This is an optimization exercise on Yosys and OpenROAD, whose aim is small area and a short achievable clock period, not a production implementation.
Where RTL was checked, it was by simulation tests only, not by an equivalence proof against the original.
No driver is modelled on the clock port, so clock power and skew are understated where the tree is cut down; a real chip needs a root buffer or a tree.

## exp/sierra
==> flow/design.v <==
`timescale 1ns / 1ps
module alu128_top(
    input  logic         clk,
    input  logic [127:0] op1,
    input  logic [127:0] op2,
    input  logic [2:0]   opsel,
    input  logic         mode,
    output logic [127:0] result
    );
    logic [127:0] op1_q;
    logic [127:0] op2_q;
    logic [2:0]   opsel_q;
    logic         mode_q;
    logic [127:0] result_d;
    always_ff @(posedge clk) begin
        op1_q   <= op1;
        op2_q   <= op2;
        opsel_q <= opsel;
        mode_q  <= mode;
        result  <= result_d;
    end
    midterm128bit ALU (
        .op1(op1_q),
        .op2(op2_q),
        .opsel(opsel_q),
        .mode(mode_q),
        .result(result_d)
    );
endmodule

module complementer(input A, output Y);
    assign Y = ~A;
endmodule
module mux2to1(input logic A, input logic B, input logic sel, output Y);
    assign Y = sel ? B : A;
endmodule
module fulladder(input logic thing_a, thing_b, thing_cin, output logic arith_result, arith_Cout);
    assign arith_result = thing_a ^ thing_b ^ thing_cin;
    assign arith_Cout = (thing_a & thing_b) | (thing_cin & (thing_a ^ thing_b));
endmodule
module alu_mux4(input logic s1, input logic s0, input logic a0, input logic a1,
                input logic a2, input logic a3, output logic y);
    assign y = s1 ? (s0 ? a3 : a2) : (s0 ? a1 : a0);
endmodule
module alu_mux2i(input logic s, input logic a0, input logic a1, output logic y);
    assign y = ~(s ? a1 : a0);
endmodule
module alu_inv(input logic a, output logic y);
    assign y = ~a;
endmodule
module alu_nand2(input logic a, input logic b, output logic y);
    assign y = ~(a & b);
endmodule
module alu_nor2(input logic a, input logic b, output logic y);
    assign y = ~(a | b);
endmodule
module alu_xor2(input logic a, input logic b, output logic y);
    assign y = a ^ b;
endmodule
module alu_xnor2(input logic a, input logic b, output logic y);
    assign y = ~(a ^ b);
endmodule
module alu_zstart(input logic p, input logic a, output logic yn);
    assign yn = ~(~p & a);
endmodule
module alu_skip(input logic z, input logic allp, input logic c, output logic cout);
    assign cout = z | (allp & c);
endmodule
module alu_and_reduce #(parameter int N = 2) (input logic [N-1:0] a, output logic y);
    assign y = &a;
endmodule
module midterm1bit #(parameter int ODD = 0) (
    input  logic a, b, cin, t0, t1, t2, t3, kc,
    output logic r, cout, p, ad
    );
    alu_mux4 pm(.s1(a), .s0(b), .a0(t0), .a1(t1), .a2(t2), .a3(t3), .y(p));
    if (ODD == 0) begin : e
        logic vn;
        alu_mux2i ch(.s(p), .a0(a), .a1(cin), .y(cout));          
        alu_nand2 vv(.a(cin), .b(kc), .y(vn));                     
        alu_xnor2 rs(.a(p), .b(vn), .y(r));                        
    end else begin : o
        logic v;
        alu_inv   ai(.a(a), .y(ad));                               
        alu_mux2i ch(.s(p), .a0(ad), .a1(cin), .y(cout));         
        alu_nor2  vv(.a(cin), .b(kc), .y(v));                      
        alu_xor2  rs(.a(p), .b(v), .y(r));                         
    end
endmodule
module alu_ctrl(
    input  logic [2:0] opsel,
    input  logic       mode,
    output logic [3:0] t,
    output logic       kc, kcn, cin
    );
    always_comb begin
        kc = 1'b1; cin = 1'b0;
        if (!mode) begin
            case (opsel)
                3'b001: t = 4'b1001;                        
                3'b011: begin t = 4'b1001; cin = 1'b1; end  
                3'b010, 3'b100: t = 4'b1100;                
                3'b101: t = 4'b0011;                        
                default: t = 4'b0110;                       
            endcase
        end else begin
            kc = 1'b0;
            case (opsel)
                3'b000: t = 4'b1000;                        
                3'b001: t = 4'b1110;                        
                3'b010: t = 4'b0110;                        
                3'b011: t = 4'b0011;                        
                default: begin t = 4'b0000; kc = 1'b1; end  
            endcase
        end
    end
    assign kcn = ~kc;
endmodule
module midterm128bit(
    input  logic [127:0] op1,
    input  logic [127:0] op2,
    input  logic [2:0]   opsel,
    input  logic         mode,
    output logic [127:0] result
    );
    localparam int NF = 16;
    logic [3:0] t [2];
    logic [1:0] kc, kcn, cin;
    for (genvar j = 0; j < 2; j++) begin : ctl
        alu_ctrl C(.opsel(opsel), .mode(mode), .t(t[j]), .kc(kc[j]), .kcn(kcn[j]), .cin(cin[j]));
    end
    localparam int SK = 44, SE = 86;
    logic [128:0] c;      
    logic [127:0] p, ad;
    logic allp, cs;
    assign c[0] = cin[0];
    genvar i;
    for (i = 0; i < 128; i++) begin : bit_
        localparam int H = (i < NF) ? 0 : 1;
        logic ci;
        if (i == SE) begin : sk
            assign ci = cs;
        end else begin : rp
            assign ci = c[i];
        end
        midterm1bit #(.ODD(i % 2)) M(
            .a(op1[i]), .b(op2[i]), .cin(ci),
            .t0(t[H][0]), .t1(t[H][1]), .t2(t[H][2]), .t3(t[H][3]),
            .kc((i % 2) ? kcn[H] : kc[H]),
            .r(result[i]), .cout(c[i+1]), .p(p[i]), .ad(ad[i]));
    end
    logic [SE:SK+1] z;
    alu_zstart z0(.p(p[SK]), .a(op1[SK]), .yn(z[SK+1]));
    for (i = SK + 1; i < SE; i++) begin : zc
        alu_mux2i zk(.s(p[i]), .a0((i % 2) ? ad[i] : op1[i]), .a1(z[i]), .y(z[i+1]));
    end
    alu_and_reduce #(.N(SE - SK)) ap(.a(p[SE-1:SK]), .y(allp));
    alu_skip sk(.z(z[SE]), .allp(allp), .c(c[SK]), .cout(cs));
endmodule
clock: 80.0 ns
lec_check: 0
cap_margin: 20
core_margin: 2
core_utilization: 60
place_density: 0.7
slew_margin: 20
synth_hierarchical: 1
standard.sh (not shown) runs the stock make flow with config.mk's settings and CLKGATE_MAP_FILE= SYNTH_SCRIPT=/design/flow/synth_recipe.tcl, a recipe that flattens the netlist after the stock synthesis.
==> flow/flow/run.sh <==
#!/bin/bash
# Layout flow: the standard ORFS flow (standard.sh) with
#  - the I/O port buffers made the smallest buffer, sky130_fd_sc_hd__buf_1;
#  - a clock tree of larger clusters and without dummy loads;
#  - after clock tree synthesis, the tree's root buffer taken out when it
#    drives only a few clock buffers, so that the clock port drives them.
set -euo pipefail
cd "$(dirname "$0")/.."
export BUFFER_PORTS_ARGS="-buffer_cell sky130_fd_sc_hd__buf_1"
export CTS_ARGS="-sink_clustering_enable -repair_clock_nets -dont_use_dummy_load -sink_clustering_size 32 -sink_clustering_max_diameter 80"
export POST_CTS_TCL="$PWD/flow/clock_root.tcl"
bash standard.sh > orfs_make.log 2>&1
==> flow/flow/clock_root.tcl <==
proc remove_clock_root {} {
  set block [ord::get_db_block]
  set clk_net [$block findNet clk]
  set loads {}
  foreach it [$clk_net getITerms] {
    if {[$it isInputSignal]} { lappend loads [$it getInst] }
  }
  if {[llength $loads] != 1} { puts "remove_clock_root: clock port has [llength $loads] loads, left as is"; return }
  set root [lindex $loads 0]
  if {![string match "*clkbuf*" [[$root getMaster] getName]]} { return }
  set rnet [[$root findITerm X] getNet]
  set below {}
  foreach it [$rnet getITerms] {
    if {[$it isInputSignal]} { lappend below $it }
  }
  if {[llength $below] > 4} { puts "remove_clock_root: root drives [llength $below] cells, left as is"; return }
  foreach it $below {
    if {![string match "*clkbuf*" [[[$it getInst] getMaster] getName]]} { puts "remove_clock_root: root drives a non-buffer, left as is"; return }
  }
  foreach it $below { $it disconnect; $it connect $clk_net }
  [$root findITerm A] disconnect
  [$root findITerm X] disconnect
  odb::dbInst_destroy $root
  odb::dbNet_destroy $rnet
  puts "remove_clock_root: clock port now drives [llength $below] clock buffers"
}
remove_clock_root
exp/sierra did not stop at any stage, and its layout met the timing, DRC and antenna checks.
For exp/zinc, these inputs were changed with respect to exp/sierra:
--- a/flow/design.v
+++ b/flow/design.v
@@ -124,36 +124,44 @@
     output logic [127:0] result
     );
-    localparam int NF = 16;
-    logic [3:0] t [2];
+    localparam int NF = 12;
+    logic [3:0] t0, t1;
     logic [1:0] kc, kcn, cin;
-    for (genvar j = 0; j < 2; j++) begin : ctl
-        alu_ctrl C(.opsel(opsel), .mode(mode), .t(t[j]), .kc(kc[j]), .kcn(kcn[j]), .cin(cin[j]));
-    end
-    localparam int SK = 44, SE = 86;
+    alu_ctrl C0(.opsel(opsel), .mode(mode), .t(t0), .kc(kc[0]), .kcn(kcn[0]), .cin(cin[0]));
+    alu_ctrl C1(.opsel(opsel), .mode(mode), .t(t1), .kc(kc[1]), .kcn(kcn[1]), .cin(cin[1]));
+    localparam int NB = 2;
+    localparam logic [8*NB-1:0] BS = {8'd66, 8'd28};
+    localparam logic [8*NB-1:0] BE = {8'd92, 8'd52};
     logic [128:0] c;      
+    logic [127:0] ci;     
     logic [127:0] p, ad;
-    logic allp, cs;
+    logic [NB-1:0] cs;    
     assign c[0] = cin[0];
-    genvar i;
+    genvar i, k;
     for (i = 0; i < 128; i++) begin : bit_
-        localparam int H = (i < NF) ? 0 : 1;
-        logic ci;
-        if (i == SE) begin : sk
-            assign ci = cs;
+        logic [3:0] t;
+        assign t = (i < NF) ? t0 : t1;
+        if (i == BE[7:0]) begin : sk0
+            assign ci[i] = cs[0];
+        end else if (i == BE[15:8]) begin : sk1
+            assign ci[i] = cs[1];
         end else begin : rp
-            assign ci = c[i];
+            assign ci[i] = c[i];
         end
         midterm1bit #(.ODD(i % 2)) M(
-            .a(op1[i]), .b(op2[i]), .cin(ci),
-            .t0(t[H][0]), .t1(t[H][1]), .t2(t[H][2]), .t3(t[H][3]),
-            .kc((i % 2) ? kcn[H] : kc[H]),
+            .a(op1[i]), .b(op2[i]), .cin(ci[i]),
+            .t0(t[0]), .t1(t[1]), .t2(t[2]), .t3(t[3]),
+            .kc((i % 2) ? kcn[i < NF ? 0 : 1] : kc[i < NF ? 0 : 1]),
             .r(result[i]), .cout(c[i+1]), .p(p[i]), .ad(ad[i]));
     end
-    logic [SE:SK+1] z;
-    alu_zstart z0(.p(p[SK]), .a(op1[SK]), .yn(z[SK+1]));
-    for (i = SK + 1; i < SE; i++) begin : zc
-        alu_mux2i zk(.s(p[i]), .a0((i % 2) ? ad[i] : op1[i]), .a1(z[i]), .y(z[i+1]));
+    for (k = 0; k < NB; k++) begin : blk
+        localparam int S = BS[8*k +: 8], E = BE[8*k +: 8];
+        logic [E:S+1] z;
+        logic allp;
+        alu_zstart z0(.p(p[S]), .a(op1[S]), .yn(z[S+1]));
+        for (i = S + 1; i < E; i++) begin : zc
+            alu_mux2i zk(.s(p[i]), .a0((i % 2) ? ad[i] : op1[i]), .a1(z[i]), .y(z[i+1]));
+        end
+        alu_and_reduce #(.N(E - S)) ap(.a(p[E-1:S]), .y(allp));
+        alu_skip sk(.z(z[E]), .allp(allp), .c(ci[S]), .cout(cs[k]));
     end
-    alu_and_reduce #(.N(SE - SK)) ap(.a(p[SE-1:SK]), .y(allp));
-    alu_skip sk(.z(z[SE]), .allp(allp), .c(c[SK]), .cout(cs));
 endmodule
==> notes.md <==
- exp/zinc and exp/sierra ended up with roughly the same total power.
- Delta (exp/zinc minus exp/sierra): data-path buffer share of cell area in the final layout level; global-route track usage on met1 went down by 0.30 points; setup slack of the worst register-to-register path now larger; number of antenna violations at the first check in global routing has decreased; clock period minus final worst setup slack fell by 22 ps.
- Diff exp/sierra -> exp/zinc | post-synthesis net count | increase of 10
Function not checked in exp/sierra: the RTL went through the layout flow alone.


## lane 1
alu128_top, a different RTL version from the one above (not shown whole).
For scale: ~1500 cells after synthesis, ~390 I/O pins, about 0.015 mm² of cells after synthesis.
==> flow/design.v (excerpt) <==
module alu128_top(
    input  logic         clk,
    input  logic [127:0] op1,
    input  logic [127:0] op2,
    input  logic [2:0]   opsel,
    input  logic         mode,
    output logic [127:0] result
    );
==> module midterm1bit, before the edit <==
module midterm1bit(
    input  logic a, b, cin, y0n, y1n, kp, kpn, kgn, kc,
    output logic r, cout
    );
    logic y, pn, gn, pk, x, u, vn;
    alu_mux2i ys(.s(b), .a0(y0n), .a1(y1n), .y(y));           
    alu_xnor2 pp(.a(a), .b(y), .y(pn));                        
    alu_nand2 gg(.a(a), .b(y), .y(gn));                        
    alu_nor2  pq(.a(pn), .b(kpn), .y(pk));                     
    alu_nand2 cx(.a(pk), .b(cin), .y(x));                      
    alu_nand2 co(.a(x), .b(gn), .y(cout));                     
    alu_o22ai uu(.a1(pn), .a2(kpn), .b1(gn), .b2(kgn), .y(u));  
    alu_nand2 vv(.a(cin), .b(kc), .y(vn));                     
    alu_xnor2 rs(.a(u), .b(vn), .y(r));                        
endmodule
==> module midterm128bit, before the edit <==
module midterm128bit(
    input  logic [127:0] op1,
    input  logic [127:0] op2,
    input  logic [2:0]   opsel,
    input  logic         mode,
    output logic [127:0] result
    );
    logic y0n, y1n, cin, kp, kg, kc;
    always_comb begin
        kp = 1'b1; kg = 1'b0; kc = 1'b1; cin = 1'b0;
        y0n = 1'b1; y1n = 1'b0;
        if (!mode) begin
            case (opsel)
                3'b001: begin y0n = 1'b0; y1n = 1'b1; end                     
                3'b011: begin y0n = 1'b0; y1n = 1'b1; cin = 1'b1; end         
                3'b010, 3'b100: begin y0n = 1'b1; y1n = 1'b1; end             
                3'b101: begin y0n = 1'b0; y1n = 1'b0; end                     
                default: ;                                                     
            endcase
        end else begin
            kc = 1'b0;
            case (opsel)
                3'b000: begin kp = 1'b0; kg = 1'b1; end                       
                3'b001: kg = 1'b1;                                             
                3'b010: ;                                                      
                3'b011: begin y0n = 1'b0; y1n = 1'b0; end                     
                default: begin kp = 1'b0; kc = 1'b1; y0n = 1'b0; y1n = 1'b0; end  
            endcase
        end
    end
    logic [128:0] c;    
    assign c[0] = cin;
    genvar i;
    for (i = 0; i < 128; i++) begin : bit_
        midterm1bit M(
            .a(op1[i]), .b(op2[i]), .cin(c[i]), .y0n(y0n), .y1n(y1n),
            .kp(kp), .kpn(~kp), .kgn(~kg), .kc(kc), .r(result[i]), .cout(c[i+1]));
    end
endmodule
Settings: LEC_CHECK=0, CAP_MARGIN=20, CORE_MARGIN=2, CORE_UTILIZATION=40, SLEW_MARGIN=20, SYNTH_HIERARCHICAL=1; clock period 80.0 ns.
==> flow/flow/run.sh <==
#!/bin/bash
# Layout flow: the standard ORFS flow (standard.sh) with the I/O port
# buffers made the smallest buffer, sky130_fd_sc_hd__buf_1.
set -euo pipefail
cd "$(dirname "$0")/.."
export BUFFER_PORTS_ARGS="-buffer_cell sky130_fd_sc_hd__buf_1"
bash standard.sh > orfs_make.log 2>&1
### lane 1 -> lane 2
==> flow/design.v, changed modules only <==
module midterm1bit(
    input  logic a, b, cin, y0n, y1n, kp, kpn, kgn, kc,
    output logic r, cout, pk, gn
    );
    logic y, pn, x, u, vn;
    alu_mux2i ys(.s(b), .a0(y0n), .a1(y1n), .y(y));           
    alu_xnor2 pp(.a(a), .b(y), .y(pn));                        
    alu_nand2 gg(.a(a), .b(y), .y(gn));                        
    alu_nor2  pq(.a(pn), .b(kpn), .y(pk));                     
    alu_nand2 cx(.a(pk), .b(cin), .y(x));                      
    alu_nand2 co(.a(x), .b(gn), .y(cout));                     
    alu_o22ai uu(.a1(pn), .a2(kpn), .b1(gn), .b2(kgn), .y(u));  
    alu_nand2 vv(.a(cin), .b(kc), .y(vn));                     
    alu_xnor2 rs(.a(u), .b(vn), .y(r));                        
endmodule
module alu_carry(input logic pk, input logic gn, input logic c, output logic cout);
    logic x;
    alu_nand2 cx(.a(pk), .b(c), .y(x));
    alu_nand2 co(.a(x), .b(gn), .y(cout));
endmodule
module alu_inv(input logic a, output logic y);
    assign y = ~a;
endmodule
module alu_skip(input logic z, input logic allp, input logic c, output logic cout);
    assign cout = z | (allp & c);
endmodule
module alu_and_reduce #(parameter int N = 2) (input logic [N-1:0] a, output logic y);
    assign y = &a;
endmodule
module midterm128bit(
    input  logic [127:0] op1,
    input  logic [127:0] op2,
    input  logic [2:0]   opsel,
    input  logic         mode,
    output logic [127:0] result
    );
    logic y0n, y1n, cin, kp, kg, kc;
    always_comb begin
        kp = 1'b1; kg = 1'b0; kc = 1'b1; cin = 1'b0;
        y0n = 1'b1; y1n = 1'b0;
        if (!mode) begin
            case (opsel)
                3'b001: begin y0n = 1'b0; y1n = 1'b1; end                     
                3'b011: begin y0n = 1'b0; y1n = 1'b1; cin = 1'b1; end         
                3'b010, 3'b100: begin y0n = 1'b1; y1n = 1'b1; end             
                3'b101: begin y0n = 1'b0; y1n = 1'b0; end                     
                default: ;                                                     
            endcase
        end else begin
            kc = 1'b0;
            case (opsel)
                3'b000: begin kp = 1'b0; kg = 1'b1; end                       
                3'b001: kg = 1'b1;                                             
                3'b010: ;                                                      
                3'b011: begin y0n = 1'b0; y1n = 1'b0; end                     
                default: begin kp = 1'b0; kc = 1'b1; y0n = 1'b0; y1n = 1'b0; end  
            endcase
        end
    end
    localparam int SK = 52, SE = 76;
    logic [128:0] c;    
    logic [127:0] pk, gn;
    logic allp, cs;
    assign c[0] = cin;
    genvar i;
    for (i = 0; i < 128; i++) begin : bit_
        logic ci;
        if (i == SE) begin : sk
            assign ci = cs;
        end else begin : rp
            assign ci = c[i];
        end
        midterm1bit M(
            .a(op1[i]), .b(op2[i]), .cin(ci), .y0n(y0n), .y1n(y1n),
            .kp(kp), .kpn(~kp), .kgn(~kg), .kc(kc), .r(result[i]), .cout(c[i+1]),
            .pk(pk[i]), .gn(gn[i]));
    end
    logic [SE:SK+1] z;
    alu_inv z0(.a(gn[SK]), .y(z[SK+1]));
    for (i = SK + 1; i < SE; i++) begin : zc
        alu_carry zk(.pk(pk[i]), .gn(gn[i]), .c(z[i]), .cout(z[i+1]));
    end
    alu_and_reduce #(.N(SE - SK)) ap(.a(pk[SE-1:SK]), .y(allp));
    alu_skip sk(.z(z[SE]), .allp(allp), .c(c[SK]), .cout(cs));
endmodule
--- outcome ---
Routed metal-1 wire length: lane 2 vs lane 1 up about 11%. STATUS wire length after detailed routing: lane 2 loses against lane 1. On lane 2: number of global-route vias before repair is 129 higher than what lane 1 gave. Post-synthesis instance area: lane 2 vs lane 1 up 230 µm². Lane 2 — cell area after layout 350 µm² higher, lane 1 as reference. In the reports for lane 2 and lane 1, the larger layout filler cell count belongs to lane 2. Reported for lane 2 and lane 1, hold buffer count at cts turned out identical to the last digit. Compared lane 2 vs lane 1, and horizontal extent of the die is up in lane 2. Non-filler instance count after layout: lane 2 vs lane 1 up 64. Relative to lane 1, the via density per instance measured on lane 2 has increased slightly. Sort lane 2 and lane 1 by instance count after placement with tap cells included asc -> top: lane 1.
No functional check of the RTL was part of any run of this note.

-- separate check: timing with driven ports --
The flow's constraints put no driver on any port. The routed layouts listed below were extracted and timed again, unchanged, in two steps. Step 1 assumes that a clkbuf_16 drives the clock port and a buf_2 every other input. Step 2 moves the port delays by t, midway between the first and last clock arrival at a register: inputs arrive t later, outputs are due t later. That takes back most of the time a late clock gives input paths. Slacks: ideal / step 1 / step 2; pairs: ideal / step 1.
run | shift t [ns] | setup WS [ns] | slew at the worst register clock pin (ns)
exp/sierra | 0.434 | 63.030 / 62.968 / 63.035 | 0.11 / 0.11
exp/zinc | 0.427 | 63.051 / 62.991 / 63.418 | 0.12 / 0.12
lane 1 | 0.597 | 60.702 / 60.702 / 60.702 | 0.06 / 0.06
lane 2 | 0.601 | 62.951 / 62.898 / 63.027 | 0.06 / 0.06
After both steps setup and hold are still met in every run listed.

######

How to complete this task: Quote exactly the opening line of the material above and every line after it, up to and including the line that contains "Where RTL was".

Answer area:
This is an optimization exercise on Yosys and OpenROAD, whose aim is small area and a short achievable clock period, not a production implementation.
Where RTL was checked, it was by simulation tests only, not by an equivalence proof against the original.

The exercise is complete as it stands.